Impact of obesity on long term post heart transplantation outcomes
- Author(s)
- Darae Kim; In-Cheol Kim; Jong-Chan Youn; Woo-Sung Chang; Jin-Jin Kim; Mi-Hyang Jung; Jin-Oh Choi; Daniel Seong Kyu Kim; Mason Lee; Evan P Kransdorf; David H Chang; Michelle M Kittleson; Jignesh K Patel; Fardad Esmailian; Jon A Kobashigawa
- Keimyung Author(s)
- Kim, In Cheol; Jang, Woo Sung
- Department
- Dept. of Internal Medicine (내과학)
Dept. of Thoracic & Cardiovascular Surgery (흉부외과학)
- Journal Title
- J Heart Lung Transplant
- Issued Date
- 2025
- Volume
- 44
- Issue
- 9
- Keyword
- Heart transplantation; Obesity; Body mass index; Post-transplant outcomes; Outcomes research
- Abstract
- Background:
Obesity is an ongoing pandemic, and the rising trend of body mass index (BMI) in heart transplant (HTx) recipients is well known. However, the long term post-HTx outcomes of obese patients are not clearly documented.
Aims:
We aimed to investigate long term post-transplant outcomes in obese patients.
Methods:
Among 1787 consecutively enrolled adult HTx recipients between September 1990 and June 2022, patients were categorized into BMI groups: underweight (<18 kg/m²), normal weight (18.0–24.9 kg/m²), overweight (25–29.9 kg/m²), and obese (≥ 30 kg/m²).

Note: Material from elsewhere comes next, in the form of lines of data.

Context: an optimization exercise on an open-source flow, tuned for small area, a short achievable clock period and few clock cycles. The choices shown serve that exercise and are no tape-out recipe.
Where RTL was checked, it was by simulation tests only, not by an equivalence proof against the original.
Power and IR drop assume default switching activity.

Setup of west:
## dark_pixel_centroid
module dark_pixel_centroid (
	input  logic        clk,
	input  logic        arst_n,
	input  logic        cfg_valid,
	output logic        cfg_ready,
	input  logic [2:0]  cfg_index,
	input  logic [16:0] cfg_data,
	input  logic        s_tvalid,
	output logic        s_tready,
	input  logic [7:0]  s_tdata,
	input  logic        s_tlast,
	output logic        m_tvalid,
	input  logic        m_tready,
	output logic [39:0] m_tdata,
	output logic        m_tuser
);
Size: about 1200 cells after synthesis, ~190 flip-flops, roughly 78 I/O pins.
export LEC_CHECK = 0
export CAP_MARGIN = 20
export CORE_MARGIN = 2
export CORE_UTILIZATION = 40
export CTS_BUF_LIST = sky130_fd_sc_hd__clkbuf_8
export SETUP_SLACK_MARGIN = 2.7
export SLEW_MARGIN = 20
create_clock -name core_clock -period 5.0 [get_ports {clk}]
standard.sh (not shown) runs the stock make flow with config.mk's settings and CLKGATE_MAP_FILE= SYNTH_SCRIPT=/design/flow/synth_recipe.tcl, a recipe that flattens the netlist after the stock synthesis.
==> flow/flow/run.sh <==
#!/bin/bash
# The standard layout (standard.sh: the standard flow's synthesis and ORFS flow, unchanged), with the
# ports buffered by the smallest buffer instead of the resizer's default pick; the resizer
# still upsizes or adds buffers where a port's load or timing needs it.
set -euo pipefail
bash standard.sh finish \
	'BUFFER_PORTS_ARGS=-buffer_cell sky130_fd_sc_hd__buf_1' \
	> make_finish.log 2>&1
No stage failed in west, and the final checks on the layout all came back clean.
For north, these inputs were changed with respect to west:
-- flow/design.v --
<<< west, line 29
	logic [8:0]  cfg_dec;
	assign cfg_ready = 1'b1;
	assign cfg_dec   = cfg_data[8:0] - 9'd1;
	always_ff @(posedge clk or negedge arst_n) begin
		if (!arst_n) begin
>>> north, line 29
	logic [8:0]  cfg_dec;
	assign cfg_ready = 1'b1;
	always_comb begin
		for (int i = 0; i < 9; i++) cfg_dec[i] = cfg_data[i] ^ ~|(cfg_data[8:0] & ((9'd1 << i) - 9'd1));
	end
	always_ff @(posedge clk or negedge arst_n) begin
		if (!arst_n) begin
<<< west, line 63
	logic        ys_q, ye_q;      
	logic [16:0] cnt_q;           
	logic        nz_q, min_q, max_q;   
	logic [26:0] x_q;             
>>> north, line 65
	logic        ys_q, ye_q;      
	logic [16:0] cnt_q;           
	logic        full_q;          
	logic        nz_q, min_q, max_q;   
	logic [26:0] x_q;             
<<< west, line 68
	logic        cx_q, cy_q;      
	logic        cd_q;            
	logic        found_q;
	assign clr  = clr_q;
	assign last = last_q;
>>> north, line 71
	logic        cx_q, cy_q;      
	logic        cd_q;            
	logic        found_q, nf_q;
	assign clr  = clr_q;
	assign last = last_q;
<<< west, line 106
		end
	end
	assign inc    = w0_q && !(&cnt_q);
	assign eq_min = cnt_q == cfg_min;
	assign eq_max = cnt_q == cfg_max;
>>> north, line 109
		end
	end
	assign inc    = w0_q && !full_q;
	assign eq_min = cnt_q == cfg_min;
	assign eq_max = cnt_q == cfg_max;
<<< west, line 153
		w0_q    <= s_tvalid && rdy_q && (s_tdata < cfg_thr) && xs_d && !xe_d && ys_d && !ye_d;
		found_q <= found;
		xs_q <= xs_d;
		xe_q <= xe_d;
>>> north, line 156
		w0_q    <= s_tvalid && rdy_q && (s_tdata < cfg_thr) && xs_d && !xe_d && ys_d && !ye_d;
		found_q <= found;
		nf_q    <= !found;
		xs_q <= xs_d;
		xe_q <= xe_d;
<<< west, line 174
		cnt_q <= (clr || (fin_q && !found_q)) ? 17'd0 : cnt_q + {16'd0, inc};
		if (clr) begin
			nz_q   <= 1'b0;
			min_q  <= 1'b0;
>>> north, line 178
		cnt_q <= (clr || (fin_q && !found_q)) ? 17'd0 : cnt_q + {16'd0, inc};
		if (clr) begin
			full_q <= 1'b0;
			nz_q   <= 1'b0;
			min_q  <= 1'b0;
<<< west, line 179
		end else if (inc) begin
			nz_q  <= 1'b1;
			if (eq_min) min_q <= 1'b1;
			if (eq_max) max_q <= 1'b1;
		end
		cd_q <= lo[11];
		cx_q <= sx_lo[8] && !clr;
		cy_q <= sy_lo[8] && !clr;
>>> north, line 184
		end else if (inc) begin
			nz_q  <= 1'b1;
			if (cnt_q == 17'h1fffe) full_q <= 1'b1;
			if (eq_min) min_q <= 1'b1;
			if (eq_max) max_q <= 1'b1;
		end
		cx_q <= sx_lo[8] && !clr;
		cy_q <= sy_lo[8] && !clr;
<<< west, line 193
		end else if (lo_q) begin
			x_q[17:8] <= lo[10:1];
		end else if (hi_q) begin
			x_q <= {hi[8:1], x_q[17:0], !hi[9]};
>>> north, line 198
		end else if (lo_q) begin
			x_q[17:8] <= lo[10:1];
			cd_q      <= lo[11];
		end else if (hi_q) begin
			x_q <= {hi[8:1], x_q[17:0], !hi[9]};
<<< west, line 202
	assign m_tvalid = vld_q;
	assign m_tuser  = found_q;
	assign m_tdata  = {5'b0, cnt_q, !found_q, x_q[7:0], !found_q, y_q[7:0]};
endmodule
>>> north, line 208
	assign m_tvalid = vld_q;
	assign m_tuser  = found_q;
	assign m_tdata  = {5'b0, cnt_q, nf_q, x_q[7:0], nf_q, y_q[7:0]};
endmodule
Notes after the runs:
Any difference in core footprint between west and north is small enough to ignore. west tops out at a higher clock frequency than north. Between north and west, the difference in horizontal extent of the die is negligible. Worst setup slack: north vs west down 9.3 ps. On source-to-sink clock delay at the later pin of the worst-skew pair, north and west are neck and neck. west → north: cell area after synthesis increased by about 0.3% relative to the old numbers, placed instance count has remained practically unchanged. Number of well taps came out exactly the same in north and west. Relative to west, sequential fraction of total cell area has increased by 0.75 points in north.
Testbench counts of north, summed over its fixed seeds: cycles 111,092.
No functional check of the RTL was part of west.

The RTL this note starts from:
==> flow/design.v <==
package dpc_pkg;
	localparam int PIX_W  = 8;
	localparam int DIM_W  = 9;
	localparam int CNT_W  = 17;
	localparam int SUM_W  = 24;
	localparam int CFG_IW = 3;
	localparam int CFG_DW = 17;
endpackage
Background: an optimization exercise with open tools, aiming at small area. Do not read the settings as production practice. The RTL was checked by simulation tests, not by an equivalence proof against the original design.

Design div_top, start of the top module:
module div_top (
    input  wire        i_clk,
    input  wire        i_rst,
    input  wire        en,
    input  wire [15:0] a,
    input  wire [15:0] b,
    output logic       done,
    output logic [15:0] result
);
    function automatic logic [26:0] add27(input logic [26:0] p, input logic [26:0] q, input logic ci);
        logic c;
        logic cz;
        logic pre;
        logic [26:0] h;
        c = ci;
        for (int j = 0; j < 9; j++) begin
            add27[j] = p[j] ^ q[j] ^ c;
            c = (p[j] & q[j]) | (c & (p[j] ^ q[j]));
        end
        cz = 1'b0;
        for (int j = 9; j < 18; j++) begin
            h[j] = p[j] ^ q[j] ^ cz;
            cz = (p[j] & q[j]) | (cz & (p[j] ^ q[j]));
        end
        pre = 1'b1;
        for (int j = 9; j < 18; j++) begin
            add27[j] = h[j] ^ (c & pre);
            pre = pre & h[j];
        end
        c = cz | (c & pre);
        cz = 1'b0;
        for (int j = 18; j < 27; j++) begin
            h[j] = p[j] ^ q[j] ^ cz;
            cz = (p[j] & q[j]) | (cz & (p[j] ^ q[j]));
        end
        pre = 1'b1;
        for (int j = 18; j < 27; j++) begin
            add27[j] = h[j] ^ (c & pre);
            pre = pre & h[j];
        end
        c = cz | (c & pre);
    endfunction
    function automatic logic [53:0] csa27(input logic [26:0] p, input logic [26:0] q, input logic [26:0] r, input logic ci);
  ...
For scale: roughly 1700 cells after synthesis, about 52 I/O pins, about 12000 sq um of cells after synthesis.
==> flow/config.mk <==
export PLATFORM = sky130hd
export DESIGN_NAME = div_top
export DESIGN_NICKNAME = div_top
export VERILOG_FILES = /design/flow/design.v
export SDC_FILE = /design/flow/constraint.sdc
export NUM_CORES = 4
export LEC_CHECK = 0
export ABC_AREA = 1
export CAP_MARGIN = 20
export CORE_MARGIN = 2
export CORE_UTILIZATION = 45
export GPL_TIMING_DRIVEN = 0
export SLEW_MARGIN = 20
==> flow/constraint.sdc <==
create_clock -name core_clock -period 16.0 [get_ports {i_clk}]
set_input_delay 3.2000 -clock core_clock [delete_from_list [all_inputs] [get_ports {i_clk}]]
set_output_delay 3.2000 -clock core_clock [all_outputs]
set_load 0.01 [all_outputs]
standard.sh (not shown) runs the stock make flow with config.mk's settings and CLKGATE_MAP_FILE= SYNTH_SCRIPT=/design/flow/synth_recipe.tcl, a recipe that flattens the netlist after the stock synthesis.
==> flow/flow/run.sh <==
#!/bin/bash
# The standard layout with two changes that only affect buffering:
#  - port buffers are the smallest buffer cell,
#  - the buffers abc adds for fanout are removed at floorplan; repair_design
#    puts back what slew and capacitance need.
set -euo pipefail
export BUFFER_PORTS_ARGS="-buffer_cell sky130_fd_sc_hd__buf_1"
export REMOVE_ABC_BUFFERS=1
bash standard.sh > standard_flow.log 2>&1
Rerun with:
--- a/flow/design.v
+++ b/flow/design.v
@@ -14,36 +14,47 @@
 );
     function automatic logic [26:0] add27(input logic [26:0] p, input logic [26:0] q, input logic ci);
         logic c;
         logic cz;
         logic pre;
         logic [26:0] h;
         c = ci;
-        for (int j = 0; j < 9; j++) begin
+        for (int j = 0; j < 7; j++) begin
             add27[j] = p[j] ^ q[j] ^ c;
             c = (p[j] & q[j]) | (c & (p[j] ^ q[j]));
         end
         cz = 1'b0;
-        for (int j = 9; j < 18; j++) begin
+        for (int j = 7; j < 14; j++) begin
             h[j] = p[j] ^ q[j] ^ cz;
             cz = (p[j] & q[j]) | (cz & (p[j] ^ q[j]));
         end
         pre = 1'b1;
-        for (int j = 9; j < 18; j++) begin
+        for (int j = 7; j < 14; j++) begin
             add27[j] = h[j] ^ (c & pre);
             pre = pre & h[j];
         end
         c = cz | (c & pre);
         cz = 1'b0;
-        for (int j = 18; j < 27; j++) begin
+        for (int j = 14; j < 21; j++) begin
             h[j] = p[j] ^ q[j] ^ cz;
             cz = (p[j] & q[j]) | (cz & (p[j] ^ q[j]));
         end
         pre = 1'b1;
-        for (int j = 18; j < 27; j++) begin
+        for (int j = 14; j < 21; j++) begin
+            add27[j] = h[j] ^ (c & pre);
+            pre = pre & h[j];
+        end
+        c = cz | (c & pre);
+        cz = 1'b0;
+        for (int j = 21; j < 27; j++) begin
+            h[j] = p[j] ^ q[j] ^ cz;
+            cz = (p[j] & q[j]) | (cz & (p[j] ^ q[j]));
+        end
+        pre = 1'b1;
+        for (int j = 21; j < 27; j++) begin
             add27[j] = h[j] ^ (c & pre);
             pre = pre & h[j];
         end
         c = cz | (c & pre);
     endfunction
     function automatic logic [53:0] csa27(input logic [26:0] p, input logic [26:0] q, input logic [26:0] r, input logic ci);
         logic [26:0] s;
After rerunning: The changed run completed with no timing, DRC or antenna violations; utilization came out lower by 1.5 points; via count is lower by 0.80%; setup slack gains 42 ps; global-route usage grows by 0.62 points; critical path depth goes down by 3; cell count climbs by 0.46%; synthesized cell count went up by 2.0%; non-clock buffer count went down by 23; wire length barely changes; first-iteration DRC count is lower by 2.5%.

The primary outcome was post-HTx mortality, with secondary outcomes including primary graft dysfunction, treated rejection, coronary allograft vasculopathy, retransplant, and nonfatal major adverse cardiac event.
Results:
Over time, there was a significant increase in obese recipients (BMI ≥ 30 kg/m²) and they were more likely to have comorbidities such as diabetes and hypertension, experience significantly longer wait times, and more frequently received undersized donors compared to those with normal weight. During the median follow up duration of 6 years after HTx, obese recipients showed significantly higher incidence of treated rejection (P =0.027) and lower post-HTx survival compared to those with normal weight (P=0.009). In multivariable analysis, obese patients had a significantly higher risk of post-transplant mortality, primary graft dysfunction, and any treated rejection even after adjusting relevant clinical variables.
Conclusions:
Obese HTx recipients demonstrated a significantly higher risk of death, primary graft dysfunction, and any treated rejection. Our findings highlight the need for proactive, multidisciplinary management of obesity prior to HTx.